С т е п а н и д а. Видеть его не хочу.
Я р е м ч у к. Он ведь может спросить.
С т е п а н и д а. Скажи, что не знаешь обо мне ничего.
Я р е м ч у к. Не люблю я врать, понимаешь. Ну, бывай. (Идет.)
С т е п а н и д а. Ты от горя за речку, а оно уже на том берегу тебя высматривает.
Я р е м ч у к (оборачивается). Что ты сказала?
С т е п а н и д а. Говорю, паутина летает.
Я р е м ч у к. Хорошо. Тепло. Бабье лето.
С т е п а н и д а. Бабье лето… Жаль, что короткое оно.
Комната в квартире Б е с к а р а в а й н о г о. Все очень скромно. Старенький рояль, заваленный бумагами стол. На столе телефон. На полках много нот и книг. Одна дверь — в соседнюю комнату, другая — в переднюю. М а р и н а П е т р о в н а за инструментом разбирает рукописные ноты. На рояле лежит газета. Из другой комнаты выходит одетый по-домашнему Б е с к а р а в а й н ы й. Он держит в руке стакан и бутылку кефира.
М а р и н а П е т р о в н а. Я разбудила тебя?
Б е с к а р а в а й н ы й. Нет.

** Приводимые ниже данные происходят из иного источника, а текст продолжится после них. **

Background: an optimization exercise with open tools, aiming at small area. Do not read the settings as production practice. Function was checked by simulation only, so behaviour that the tests miss may differ from the original. Power and IR drop assume default switching activity.

job 101:
==> module controller, before the edit <==
module controller (
    input  wire        clk,
    input  wire        rst_n,
    input  wire [6:0]  addr,
    input  wire        ce_n,
    input  wire        we_n,
    input  wire [15:0] bank_active_status,
    output wire [6:0]  cap_addr,      
    output wire [6:0]  req_addr,      
    output wire        seek,          
    output wire        show,          
    output wire        first,         
    output wire        wload,         
    output wire [15:0] request_wakeup,
    output wire [15:0] access_done
);
    localparam IDLE = 4'd0, WAIT = 4'd1, PRE1 = 4'd2, PRE2 = 4'd3, DEC = 4'd4,
               ACC1 = 4'd5, ACC2 = 4'd6, ACC3 = 4'd7, FIN = 4'd8;
    reg [3:0] st;
    reg [6:0] ca;
    reg       cwe_n;
    wire [15:0] bdec = 16'd1 << ca[6:3];
    always @(posedge clk or negedge rst_n) begin
        if (!rst_n)
            st <= IDLE;
        else case (st)
            IDLE:    st <= ce_n ? IDLE : WAIT;
            WAIT:    st <= bank_active_status[ca[6:3]] ? PRE1 : WAIT;
            FIN:     st <= IDLE;
            default: st <= (st > FIN) ? IDLE : st + 4'd1;
        endcase
    end
    always @(posedge clk) begin
        if (st == IDLE && !ce_n) begin
            ca    <= addr;
            cwe_n <= we_n;
        end
    end
    assign cap_addr       = ca;
    assign req_addr       = (st == IDLE) ? addr : ca;
    assign seek           = ((st == IDLE) && !ce_n) || ((st >= WAIT) && (st <= ACC1));
    assign first          = (st == ACC1);
    assign show           = (st >= ACC1) && (st <= ACC3) && cwe_n;
    assign wload          = (st == ACC3) && !cwe_n;
    assign request_wakeup = (st == WAIT) ? bdec : 16'd0;
    assign access_done    = (st == FIN)  ? bdec : 16'd0;
endmodule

Я выспался. (Смотрит на часы.) Ого-го! Половина первого…
М а р и н а П е т р о в н а. Ты когда после парткома пришел?
Б е с к а р а в а й н ы й. Кажется, в два часа ночи… (Увидел на рояле газету.) Читала? (Марина Петровна утвердительно кивает головой.) Неужели читала? (Придирчиво.) А о чем там?
М а р и н а П е т р о в н а (засмеявшись). Экзамен? Пожалуйста. О немедленной реконструкции литейного цеха…
Б е с к а р а в а й н ы й. Правильно.
Пауза.
Признавайся,
Марина: очень скучно было читать?М а р и н а П е т р о в н а. Ох, Василий… Вот уже двенадцать лет, как мы женаты, а ты до сих пор не веришь, что я могу интересоваться твоими делами.
Б е с к а р а в а й н ы й. Ничего не попишешь: мания недоверия, «пунктик». Всегда мне кажется, что для людей, не причастных к технике, все наши производственные переживания или непонятны, или просто скучны.
М а р и н а П е т р о в н а. Ну, что там было вчера на бюро?
Б е с к а р а в а й н ы й. Настоящая битва.
Пауза.
Что это ты играла?
М а р и н а П е т р о в н а. Хочешь концерт-загадку? (Играет.)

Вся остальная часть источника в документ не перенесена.